Для Этекса, надо заметить, стремление к такого рода парности комедийных трюков весьма характерно. Сказав одно, он старается ниже сказать и противоположное. Дама, сидящая в машине, оказывается красиво причесанной собакой, а на собачьем поводке прогуливают ребенка. Или еще более сложное противопоставление. Вздыхатель, увлеченный эстрадной певицей, добывает ее копию в человеческий рост из папье-маше и приносит к себе домой. Он старается на палец руки манекена надеть кольцо: для него фигура из папье-маше стала живой. В другом месте, чтобы пробраться в театр, где идет концерт певицы, Вздыхатель становится таким же манекеном из папье-маше: он окостеневает, его, как куклу, рабочие сцены вносят за кулисы. Сначала манекен стал человеком, потом человек – манекеном. Это буквально. Но есть и более глубокий смысл: Вздыхатель идет по шумной улице, его толкают прохожие, при каждом толчке направление его движения меняется, и вот он уже идет в прямо противоположном направлении, как большая заводная кукла.

118

Этот трюк не нов, его можно встретить в старый комических фильмах. Но в сочетании с парой, названной выше, он создает образ, исполненный глубокой мысли.
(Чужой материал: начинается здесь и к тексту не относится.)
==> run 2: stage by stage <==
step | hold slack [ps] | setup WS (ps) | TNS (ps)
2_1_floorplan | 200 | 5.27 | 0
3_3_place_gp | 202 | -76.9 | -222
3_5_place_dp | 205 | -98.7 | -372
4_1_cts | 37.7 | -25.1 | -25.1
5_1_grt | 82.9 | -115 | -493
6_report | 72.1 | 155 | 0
Тема превращения человека в манекен, в механизм (решенная, конечно, не столь остросоциально, как Чаплином с его образом сборочного конвейера) проходит в нескольких сценах фильма. Вот, например, Вздыхатель перед телевизором. Загипнотизированный и оглушенный непритязательным телезрелищем, он сидит как истукан, впившись глазами в экран. Все окружающее перестает в этот момент существовать для нашего героя. Он механически производит движения привычные, правильные, как автомат. Достаточно одному из звеньев этого автомата сработать неверно, как все остальное, оставаясь все таким же последовательным и точным, превращается в абсолютную нелепицу. Поднос с чаем чуть сдвинут в сторону, и потерявший всякий контроль над собой манекен-телезритель наливает молоко в сахарницу (вместо чашки с чаем), крышку от молочника опускает в чайник, вместо чашки берет в руки сахарницу и т. д., вплоть до того, что мажет варенье, как на хлеб, на блюдце и откусывает его край.
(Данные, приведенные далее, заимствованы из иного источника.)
## src/rtl/nmd_pkg.sv

```systemverilog
`timescale 1ns / 1ps
// nmd_pkg: shared constants and types for the neighbour-mean denoise core.
// No dependencies; imported by every module of the block.
package nmd_pkg;

    // Fixed field widths
    localparam int COORD_W     = 11;
    localparam int CFG_W       = 12;
    localparam int CFG_INDEX_W = 4;

    // Register indexes
    localparam logic [CFG_INDEX_W-1:0] REG_FRAME_WIDTH  = CFG_INDEX_W'(0);
    localparam logic [CFG_INDEX_W-1:0] REG_FRAME_HEIGHT = CFG_INDEX_W'(1);

    // Reset sizes and limits
    localparam int RESET_FRAME_WIDTH  = 1920;
    localparam int RESET_FRAME_HEIGHT = 1080;
    localparam int MIN_FRAME          = 3;

    // Eight neighbours: mean is a shift by three
    localparam int MEAN_SHIFT = 3;

    // Defaults for top-level parameters
    localparam int DEFAULT_MAX_LINE     = 2048;
    localparam int DEFAULT_CHANNEL_BITS = 8;

    // Result queue depth (room for two pushes while draining one)
    localparam int QUEUE_DEPTH = 4;

    // Push request into the result queue
    typedef struct packed {
        logic push_first;
        logic push_second;
    } nmd_push_t;

endpackage

```

## src/rtl/nmd_out_queue.sv

```systemverilog
`timescale 1ns / 1ps
// nmd_out_queue: small result queue, up to two pushes and one pop per cycle.
// Uses nmd_pkg (QUEUE_DEPTH, nmd_push_t).
module nmd_out_queue #(
    parameter int DATA_W = 2 * nmd_pkg::COORD_W + 3 * nmd_pkg::DEFAULT_CHANNEL_BITS + 2
) (
    input  logic              aclk,
    input  logic              aresetn,
    input  nmd_pkg::nmd_push_t push,
    input  logic [DATA_W-1:0] first_data,
    input  logic [DATA_W-1:0] second_data,
    output logic              room,
    output logic              head_valid,
    input  logic              head_ready,
    output logic [DATA_W-1:0] head_data
);
    import nmd_pkg::*;

    localparam int PTR_W = $clog2(QUEUE_DEPTH);
    localparam int CNT_W = $clog2(QUEUE_DEPTH + 1);

    logic [DATA_W-1:0] entry_reg [QUEUE_DEPTH];
    logic [PTR_W-1:0]  wr_ptr_reg, wr_ptr_next;
    logic [PTR_W-1:0]  rd_ptr_reg, rd_ptr_next;
    logic [CNT_W-1:0]  count_reg, count_next;
    logic              pop;
    logic [1:0]        n_push;

    assign head_valid = (count_reg != '0);
    assign head_data  = entry_reg[rd_ptr_reg];
    assign pop        = head_valid && head_ready;
    // Room for two results regardless of this cycle's pop
    assign room       = (count_reg <= CNT_W'(QUEUE_DEPTH - 2));
    assign n_push     = {1'b0, push.push_first} + {1'b0, push.push_second};

    always_comb begin
        wr_ptr_next = PTR_W'(wr_ptr_reg + PTR_W'(n_push));
        rd_ptr_next = pop ? PTR_W'(rd_ptr_reg + 1'b1) : rd_ptr_reg;
        count_next  = CNT_W'(count_reg + CNT_W'(n_push) - CNT_W'(pop));
    end

    always_ff @(posedge aclk) begin
        if (!aresetn) begin
            wr_ptr_reg <= '0;
            rd_ptr_reg <= '0;
            count_reg  <= '0;
        end else begin
            wr_ptr_reg <= wr_ptr_next;
            rd_ptr_reg <= rd_ptr_next;
            count_reg  <= count_next;
        end
    end

    always_ff @(posedge aclk) begin
        if (push.push_first) begin
            entry_reg[wr_ptr_reg] <= first_data;
        end
        if (push.push_second) begin
            entry_reg[PTR_W'(wr_ptr_reg + 1'b1)] <= second_data;
        end
    end

endmodule

```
Происходящее на экране не просто смешно: в гротескно преувеличенной неуклюжести Вздыхателя угадывается автоматизм, заменивший рассудок, машинизация, подавившая человека. Правда, Этекс в дальнейшем характером происходящих событий несколько меняет акценты, отказываясь от возможных социальных выводов. Оказывается, Вздыхатель тупеет перед телевизором прежде всего от любви: он видит на экране певицу, в которую тут же влюбляется, и все остальные эпизоды посвящены его попыткам найти телезвезду. Это, конечно, делает сцену с телевизором мельче, хотя новый поворот событий позволяет Этексу создать несколько довольно метких и злых эпиграмм на чудовищный и нелепый культ «звезд» во Франции.
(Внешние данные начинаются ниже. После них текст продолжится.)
### config.mk
export PLATFORM = sky130hd
export DESIGN_NAME = lfu_cache_lru_tiebreak_core
export DESIGN_NICKNAME = d
export VERILOG_FILES = /design/src/rtl/lfuc_pkg.sv /design/src/rtl/lfuc_ram.sv /design/src/rtl/lfuc_scan.sv /design/src/rtl/lfu_cache_lru_tiebreak_core.sv
export VERILOG_INCLUDE_DIRS = /design/src /design/src/rtl
export SDC_FILE = /design/constraint.sdc
export NUM_CORES = 2
export LEC_CHECK = 0
export BUFFER_PORTS_ARGS = -buffer_cell sky130_fd_sc_hd__buf_4
export CAP_MARGIN = 30
export CORE_ASPECT_RATIO = 1.2
export CORE_MARGIN = 2
export CORE_UTILIZATION = 40
export CTS_CLUSTER_DIAMETER = 80
export DETAILED_ROUTE_END_ITERATION = 8
export MAX_ROUTING_LAYER = met4
export PLACE_DENSITY = 0.63
export RECOVER_POWER = 50
export REMOVE_ABC_BUFFERS = 1
export SYNTH_ARGS = -nofsm -noshare
export SYNTH_HDL_FRONTEND = slang
export SYNTH_SLANG_ARGS = --single-unit
### constraint.sdc
create_clock -name clk -period 13.56 [get_ports clk]
set_clock_uncertainty 0.05 [all_clocks]
set_input_delay 1.356 -clock clk [delete_from_list [all_inputs] [get_ports clk]]
set_output_delay 1.356 -clock clk [all_outputs]
set_load 0.02 [all_outputs]
### src/rtl/lfu_cache_lru_tiebreak_core_assert.svh
// Assertion macros used by the cache core RTL.
// Expects clk and arst_n in the scope where a macro is used.
`ifndef LFU_CACHE_LRU_TIEBREAK_CORE_ASSERT_SVH
`define LFU_CACHE_LRU_TIEBREAK_CORE_ASSERT_SVH

// Same-cycle implication, checked out of reset.
`define LFUC_ASSERT_IMP(lbl, pre, post, msg) \
	lbl: assert property (@(posedge clk) disable iff (!arst_n) (pre) |-> (post)) \
		else $error(msg);

// Next-cycle implication, checked out of reset.
`define LFUC_ASSERT_NXT(lbl, pre, post, msg) \
	lbl: assert property (@(posedge clk) disable iff (!arst_n) (pre) |=> (post)) \
		else $error(msg);

`endif

### src/rtl/lfuc_pkg.sv
// Shared constants and types for the LFU cache core.
// No dependencies; imported by the scan unit and the top level.
`timescale 1ns / 1ps

package lfuc_pkg;

	localparam int ENTRIES = 16;
	localparam int IDX_W   = (ENTRIES > 1) ? $clog2(ENTRIES) : 1;
	localparam int CNT_W   = $clog2(ENTRIES + 1);
	localparam int CAP_W   = 5;
	localparam int CMP_W   = (CNT_W > CAP_W) ? CNT_W : CAP_W;
	localparam int KEY_W   = 32;
	localparam int VAL_W   = 32;
	localparam int COUNT_W = 32;
	localparam int STAMP_W = 64;

	localparam logic [CAP_W-1:0]   CAP_RESET  = CAP_W'(16);
	localparam logic [COUNT_W-1:0] COUNT_MAX  = '1;
	localparam logic [VAL_W-1:0]   MISS_VALUE = '1;

	localparam logic MODE_GET = 1'b0;
	localparam logic MODE_PUT = 1'b1;

	typedef struct packed {
		logic [KEY_W-1:0]   key;
		logic [VAL_W-1:0]   value;
		logic [COUNT_W-1:0] count;
		logic [STAMP_W-1:0] stamp;
	} entry_t;

	localparam int ENTRY_W = $bits(entry_t);

	// One read returning from the entry memory.
	typedef struct packed {
		logic             strobe;
		logic [IDX_W-1:0] idx;
		logic             valid;
	} scan_rd_t;

	// What the scan has found after all entries went by.
	typedef struct packed {
		logic               match_found;
		logic [IDX_W-1:0]   match_idx;
		logic [VAL_W-1:0]   match_value;
		logic [COUNT_W-1:0] match_count;
		logic               victim_found;
		logic [IDX_W-1:0]   victim_idx;
		logic               free_found;
		logic [IDX_W-1:0]   free_idx;
		logic [CNT_W-1:0]   used;
	} scan_res_t;

endpackage

### src/rtl/lfuc_ram.sv
// Generic single-write, single-read synchronous RAM with registered read data.
// No dependencies.
`timescale 1ns / 1ps

module lfuc_ram #(
	parameter int WIDTH = 8,
	parameter int DEPTH = 16
) (
	input  logic                                       clk,
	input  logic                                       we,
	input  logic [((DEPTH > 1) ? $clog2(DEPTH) : 1)-1:0] waddr,
	input  logic [WIDTH-1:0]                           wdata,
	input  logic [((DEPTH > 1) ? $clog2(DEPTH) : 1)-1:0] raddr,
	output logic [WIDTH-1:0]                           rdata
);

	logic [WIDTH-1:0] mem_q [DEPTH];
	logic [WIDTH-1:0] rdata_q;

	always_ff @(posedge clk) begin
		if (we) begin
			mem_q[waddr] <= wdata;
		end
		rdata_q <= mem_q[raddr];
	end

	assign rdata = rdata_q;

endmodule

### src/rtl/lfuc_scan.sv
// Scan unit: walks the entry memory read data one entry per cycle and keeps
// the key match, the LFU/LRU victim, the lowest free slot and the occupancy.
// Depends on lfuc_pkg.
`timescale 1ns / 1ps

module lfuc_scan (
	input  logic                            clk,
	input  logic                            arst_n,
	input  logic                            clear,
	input  lfuc_pkg::scan_rd_t              rd,
	input  lfuc_pkg::entry_t                rdata,
	input  logic [lfuc_pkg::KEY_W-1:0]      key,
	output lfuc_pkg::scan_res_t             res
);

	import lfuc_pkg::*;

	logic               match_found_q;
	logic [IDX_W-1:0]   match_idx_q;
	logic [VAL_W-1:0]   match_value_q;
	logic [COUNT_W-1:0] match_count_q;
	logic               victim_found_q;
	logic [IDX_W-1:0]   victim_idx_q;
	logic [COUNT_W-1:0] victim_count_q;
	logic [STAMP_W-1:0] victim_stamp_q;
	logic               free_found_q;
	logic [IDX_W-1:0]   free_idx_q;
	logic [CNT_W-1:0]   used_q;

	logic hit_now;
	logic older;
	logic victim_now;
	logic free_now;

	assign hit_now = rd.strobe && rd.valid && (rdata.key == key) && !match_found_q;

	// Smaller count wins; equal counts go to the older stamp, first slot on a full tie.
	assign older = !victim_found_q || (rdata.count < victim_count_q) ||
		((rdata.count == victim_count_q) && (rdata.stamp < victim_stamp_q));
	assign victim_now = rd.strobe && rd.valid && older;
	assign free_now   = rd.strobe && !rd.valid && !free_found_q;

	always_ff @(posedge clk or negedge arst_n) begin
		if (!arst_n) begin
			match_found_q  <= 1'b0;
			victim_found_q <= 1'b0;
			free_found_q   <= 1'b0;
			used_q         <= '0;
		end else if (clear) begin
			match_found_q  <= 1'b0;
			victim_found_q <= 1'b0;
			free_found_q   <= 1'b0;
			used_q         <= '0;
		end else begin
			if (hit_now) begin
				match_found_q <= 1'b1;
			end
			if (victim_now) begin
				victim_found_q <= 1'b1;
			end
			if (free_now) begin
				free_found_q <= 1'b1;
			end
			if (rd.strobe && rd.valid) begin
				used_q <= used_q + CNT_W'(1);
			end
		end
	end

	always_ff @(posedge clk) begin
		if (hit_now) begin
			match_idx_q   <= rd.idx;
			match_value_q <= rdata.value;
			match_count_q <= rdata.count;
		end
		if (victim_now) begin
			victim_idx_q   <= rd.idx;
			victim_count_q <= rdata.count;
			victim_stamp_q <= rdata.stamp;
		end
		if (free_now) begin
			free_idx_q <= rd.idx;
		end
	end

	always_comb begin
		res.match_found  = match_found_q;
		res.match_idx    = match_idx_q;
		res.match_value  = match_value_q;
		res.match_count  = match_count_q;
		res.victim_found = victim_found_q;
		res.victim_idx   = victim_idx_q;
		res.free_found   = free_found_q;
		res.free_idx     = free_idx_q;
		res.used         = used_q;
	end

endmodule

### src/rtl/lfu_cache_lru_tiebreak_core.sv
// LFU cache with LRU tie break: each item is scanned one entry per cycle over the
// entry memory read port, then passes drain and write-back before the next is accepted.
// A result is registered at write-back and may wait in the output register while
// the next word is already accepted and scanned.
// Reset clears valid bits, the use clock and the sequencer; capacity returns to 16.
// No memory clearing pass: entries are qualified by flip-flop valid bits.
`timescale 1ns / 1ps
`include "lfu_cache_lru_tiebreak_core_assert.svh"

module lfu_cache_lru_tiebreak_core (
	input  logic                                clk,
	input  logic                                arst_n,
	input  logic                                cfg_we,
	input  logic [lfuc_pkg::CAP_W-1:0]          cfg_wdata,
	input  logic                                in_valid,
	output logic                                in_stall,
	input  logic                                mode,
	input  logic signed [lfuc_pkg::KEY_W-1:0]   key,
	input  logic signed [lfuc_pkg::VAL_W-1:0]   value,
	output logic                                out_valid,
	input  logic                                out_stall,
	output logic                                hit,
	output logic signed [lfuc_pkg::VAL_W-1:0]   read_value
);

	import lfuc_pkg::*;

	localparam logic [1:0] ST_IDLE  = 2'd0;
	localparam logic [1:0] ST_SCAN  = 2'd1;
	localparam logic [1:0] ST_DRAIN = 2'd2;
	localparam logic [1:0] ST_WB    = 2'd3;

	localparam logic [IDX_W-1:0] LAST_IDX = IDX_W'(ENTRIES - 1);

	logic [1:0]         state_q;
	logic [CAP_W-1:0]   cap_q;
	logic [ENTRIES-1:0] valid_q;
	logic [STAMP_W-1:0] use_clock_q;
	logic [IDX_W-1:0]   rd_idx_q;
	logic               rd_vld_s1;
	logic [IDX_W-1:0]   rd_idx_s1;
	logic               mode_q;
	logic [KEY_W-1:0]   key_q;
	logic [VAL_W-1:0]   value_q;
	logic               out_valid_q;
	logic               hit_q;
	logic [VAL_W-1:0]   read_value_q;

	logic               accept;
	logic               wb_go;
	logic               use_victim;
	logic               slot_ok;
	logic               do_insert;
	logic               mem_we;
	logic [IDX_W-1:0]   ins_slot;
	logic [IDX_W-1:0]   mem_waddr;
	logic [COUNT_W-1:0] count_inc;
	entry_t             mem_wdata;
	entry_t             mem_rdata;
	scan_rd_t           scan_rd;
	scan_res_t          res;

	assign in_stall = (state_q != ST_IDLE);
	assign accept   = in_valid && !in_stall;
	assign wb_go    = (state_q == ST_WB) && (!out_valid_q || !out_stall);

	// Evict only when the in-use count has reached the clipped capacity.
	always_comb begin
		logic [CMP_W-1:0] cap_eff;
		cap_eff = (CMP_W'(cap_q) > CMP_W'(ENTRIES)) ? CMP_W'(ENTRIES) : CMP_W'(cap_q);
		use_victim = (CMP_W'(res.used) >= cap_eff) && res.victim_found;
	end

	assign ins_slot  = use_victim ? res.victim_idx : res.free_idx;
	assign slot_ok   = use_victim || res.free_found;
	assign do_insert = (mode_q == MODE_PUT) && (cap_q != '0) && !res.match_found && slot_ok;
	assign mem_we    = wb_go && (((mode_q == MODE_GET) && res.match_found) ||
		((mode_q == MODE_PUT) && (cap_q != '0) && res.match_found) || do_insert);
	assign mem_waddr = res.match_found ? res.match_idx : ins_slot;
	assign count_inc = (res.match_count == COUNT_MAX) ? COUNT_MAX :
		res.match_count + COUNT_W'(1);

	always_comb begin
		mem_wdata.key   = key_q;
		mem_wdata.value = (mode_q == MODE_PUT) ? value_q : res.match_value;
		mem_wdata.count = res.match_found ? count_inc : COUNT_W'(1);
		mem_wdata.stamp = use_clock_q;
	end

	assign scan_rd.strobe = rd_vld_s1;
	assign scan_rd.idx    = rd_idx_s1;
	assign scan_rd.valid  = valid_q[rd_idx_s1];

	lfuc_ram #(
		.WIDTH(ENTRY_W),
		.DEPTH(ENTRIES)
	) u_entry_ram (
		.clk  (clk),
		.we   (mem_we),
		.waddr(mem_waddr),
		.wdata(mem_wdata),
		.raddr(rd_idx_q),
		.rdata(mem_rdata)
	);

	lfuc_scan u_scan (
		.clk   (clk),
		.arst_n(arst_n),
		.clear (accept),
		.rd    (scan_rd),
		.rdata (mem_rdata),
		.key   (key_q),
		.res   (res)
	);

	always_ff @(posedge clk or negedge arst_n) begin
		if (!arst_n) begin
			state_q     <= ST_IDLE;
			cap_q       <= CAP_RESET;
			valid_q     <= '0;
			use_clock_q <= '0;
			rd_idx_q    <= '0;
			rd_vld_s1   <= 1'b0;
			out_valid_q <= 1'b0;
		end else begin
			if (cfg_we) begin
				cap_q <= cfg_wdata;
			end
			rd_vld_s1 <= (state_q == ST_SCAN);
			case (state_q)
				ST_IDLE: begin
					if (accept) begin
						rd_idx_q <= '0;
						state_q  <= ST_SCAN;
					end
				end
				ST_SCAN: begin
					if (rd_idx_q == LAST_IDX) begin
						state_q <= ST_DRAIN;
					end else begin
						rd_idx_q <= rd_idx_q + IDX_W'(1);
					end
				end
				ST_DRAIN: begin
					state_q <= ST_WB;
				end
				ST_WB: begin
					if (wb_go) begin
						state_q <= ST_IDLE;
					end
				end
				default: begin
					state_q <= ST_IDLE;
				end
			endcase
			if (wb_go && do_insert) begin
				valid_q[ins_slot] <= 1'b1;
			end
			if (mem_we) begin
				use_clock_q <= use_clock_q + STAMP_W'(1);
			end
			// Hold the word until taken, reload on write-back.
			if (wb_go) begin
				out_valid_q <= 1'b1;
			end else if (!out_stall) begin
				out_valid_q <= 1'b0;
			end
		end
	end

	always_ff @(posedge clk) begin
		rd_idx_s1 <= rd_idx_q;
		if (accept) begin
			mode_q  <= mode;
			key_q   <= key;
			value_q <= value;
		end
		if (wb_go) begin
			hit_q <= res.match_found;
			if (mode_q == MODE_PUT) begin
				read_value_q <= '0;
			end else begin
				read_value_q <= res.match_found ? res.match_value : MISS_VALUE;
			end
		end
	end

	assign out_valid  = out_valid_q;
	assign hit        = hit_q;
	assign read_value = read_value_q;

	`LFUC_ASSERT_IMP(a_hit_valid, wb_go && res.match_found, valid_q[res.match_idx],
		"hit on an entry whose valid bit is clear")
	`LFUC_ASSERT_IMP(a_insert_slot, wb_go && (mode_q == MODE_PUT) && (cap_q != '0) &&
		!res.match_found, slot_ok, "insert found neither a free slot nor a victim")
	`LFUC_ASSERT_NXT(a_clock_step, mem_we, use_clock_q == $past(use_clock_q) + STAMP_W'(1),
		"use clock did not advance by one on an entry update")
	`LFUC_ASSERT_IMP(a_out_from_wb, $rose(out_valid_q), $past(state_q) == ST_WB,
		"output word raised outside write-back")

endmodule
# Word level (Yosys, flattened, before mapping)

Memories as Yosys holds them, arrays and structs flattened. A register that Yosys moved wholly into a read port is not among the register bits.
Index checks and enable logic that the tools add are counted.

Bits in writable memories: 2560
Input port bits: 75
Register bits: 375
Memories: 1

Reduce and logical (&&, ||, !) cells: 41
Eq/ne operators: 12
$add $sub $neg: 4
Order comparisons: 7
Mux-type cells: 30
Bitwise gates (word level): 2

Memories:

| name              | depth | width | rd ports | clocked after Yosys merged registers in | wr ports | line           | source |
|---|---|---|---|---|---|---|---|
| u_entry_ram.mem_q | 16    | 160   | 1        | 1                                       | 1        | lfuc_ram.sv:17 | `logic [WIDTH-1:0] mem_q [DEPTH];` |

Operator list:

| operator                                                   | count |
|---|---|
| 2-to-1 mux 32 bit                                          | 4 |
| adder 64 x 1 -> 64 bit, second input constant              | 1 |
| == test 32 bit                                             | 2 |
| less-than comparator 64 bit                                | 1 |
| adder 32 x 1 -> 32 bit, second input constant              | 1 |
| == test 32 bit, second input constant                      | 1 |
| less-than comparator 32 bit                                | 1 |
| logical AND 1 bit                                          | 18 |
| 2-to-1 mux 4 bit                                           | 4 |
| bitwise OR 16 bit                                          | 1 |
| 2-to-1 mux 5 bit                                           | 3 |
| 2-to-1 mux 1 bit                                           | 12 |
| nonzero test 2 bit                                         | 6 |
| less-than comparator 4 x 5 -> 1 bit, second input constant | 2 |
| case mux 2 bit (4 select lines)                            | 1 |
| case mux 4 bit (2 select lines)                            | 1 |
| zero test 1 bit                                            | 7 |
| logical OR 1 bit                                           | 6 |
| 2-to-1 mux 2 bit                                           | 3 |
| != test 2 bit, second input constant                       | 3 |
| AND reduction 3 bit                                        | 2 |
| adder 5 x 1 -> 5 bit, second input constant                | 1 |
| greater-or-equal comparator 5 bit                          | 1 |
| greater-than comparator 5 bit, second input constant       | 1 |
| other kinds (11)                                           | 13 |

# Depth between registers and ports, before layout

Depth in word-level cells: 10
Depth in mapped cells: 11

# Modules after synthesis

From an unflattened synthesis, not the netlist that was laid out.

Cells, all modules: 5622
Area total of the unflattened synthesis: 116985.9 sq um

Modules (own cells, without submodules):

| module                      | cells an instance | times used | area each (sq um) | sequential area each (sq um) |
|---|---|---|---|---|
| lfuc_ram                    | 4191              | 1          | 99300.2           | 80076.8 |
| lfu_cache_lru_tiebreak_core | 841               | 1          | 9394.0            | 5351.4 |
| lfuc_scan                   | 590               | 1          | 8291.7            | 5365.1 |

# Least setup slack after synthesis

OpenSTA, ideal clock, no wires.

Path type: input-to-reg
Start point: input out_stall
End point: memory u_entry_ram.mem_q[2][0] in the netlist's numbering (enable)
Path slack: 3.356 ns
Data arrival time: 9.455 ns
Path buffers: 1
Stages: 7
Cells stage by stage: nand2_1 > nand2_1 > a31oi_1 > o21ai_1 > clkbuf_1 > nor3_1 > nor2b_1

Longest elaborated chain between the ends: 6

Ends and longest elaborated chain:

| element                                | line                              | source |
|---|---|---|
| from (decl)                            | lfu_cache_lru_tiebreak_core.sv:21 | `input logic out_stall,` |
| zero test 1 bit                        | -                                 |  |
| logical OR 1 bit                       | lfu_cache_lru_tiebreak_core.sv:65 | `assign wb_go = (state_q == ST_WB) && (!out_valid_q \|\| !out_stall);` |
| logical AND 1 bit                      | lfu_cache_lru_tiebreak_core.sv:65 |  |
| logical AND 1 bit                      | lfu_cache_lru_tiebreak_core.sv:77 | `assign mem_we = wb_go && (((mode_q == MODE_GET) && res.match_found) \|\|` |
| 2-to-1 mux 1 bit                       | lfuc_ram.sv:21                    | `if (we) begin` |
| 2-to-1 mux 1 bit (implied by the code) | lfuc_ram.sv:22                    | `mem_q[waddr] <= wdata;` |
| to (decl)                              | lfuc_ram.sv:17                    |  |

Every way passes these cells.

# Worst setup path in the final report

Start point: register u_scan.match_found_q
End point: memory u_entry_ram.mem_q[14][130] in the netlist's numbering (enable)

Longest elaborated chain between the ends: 7

Ends and longest elaborated chain:

| element                                | line                              | source |
|---|---|---|
| from (decl)                            | lfuc_scan.sv:18                   | `logic match_found_q;` |
| from (signal assigned)                 | lfuc_scan.sv:45                   | `match_found_q <= 1'b0;` |
| from (signal assigned)                 | lfuc_scan.sv:50                   | `match_found_q <= 1'b0;` |
| from (signal assigned)                 | lfuc_scan.sv:56                   | `match_found_q <= 1'b1;` |
| zero test 1 bit                        | lfu_cache_lru_tiebreak_core.sv:76 | `assign do_insert = (mode_q == MODE_PUT) && (cap_q != '0) && !res.match_found && slot_ok;` |
| logical AND 1 bit (2 in a row)         | lfu_cache_lru_tiebreak_core.sv:76 |  |
| logical OR 1 bit                       | lfu_cache_lru_tiebreak_core.sv:78 | `((mode_q == MODE_PUT) && (cap_q != '0) && res.match_found) \|\| do_insert);` |
| logical AND 1 bit                      | lfu_cache_lru_tiebreak_core.sv:77 |  |
| 2-to-1 mux 1 bit                       | lfuc_ram.sv:21                    |  |
| 2-to-1 mux 1 bit (implied by the code) | lfuc_ram.sv:22                    |  |

Parallel ways exist; a longest one is shown, timed or not.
Трудно рассказать обо всех удачах фильма: в каждом его эпизоде есть что-то интересное, достойное разговора. Большинство трюков, даже если это почти цирковая буффонада, отличается стремлением автора не ограничиться смешным, но пойти дальше, сказать нечто важное. Чаще всего это лирические мотивировки или своего рода «комедийные раздумья». Персонаж, созданный Этексом на экране, несмотря на внешнее отсутствие психологизма, неподвижность мимики, способен если не думать сам, то вызывать нас на размышления. Правда, характер этих размышлений своеобразный: они коротки, импульсивны, мгновенны. Одна мысль незамедлительно сменяется другой, как сменяют на экране одна другую сцены. Привычное оружие комических лент – стремительный, легкий ритм – доведено Этексом до необычайной остроты. Вместе с тонкостью переходов и изысканным вкусом ритм во «Вздыхателе» подчас определяет большинство драматургических особенностей строения произведения.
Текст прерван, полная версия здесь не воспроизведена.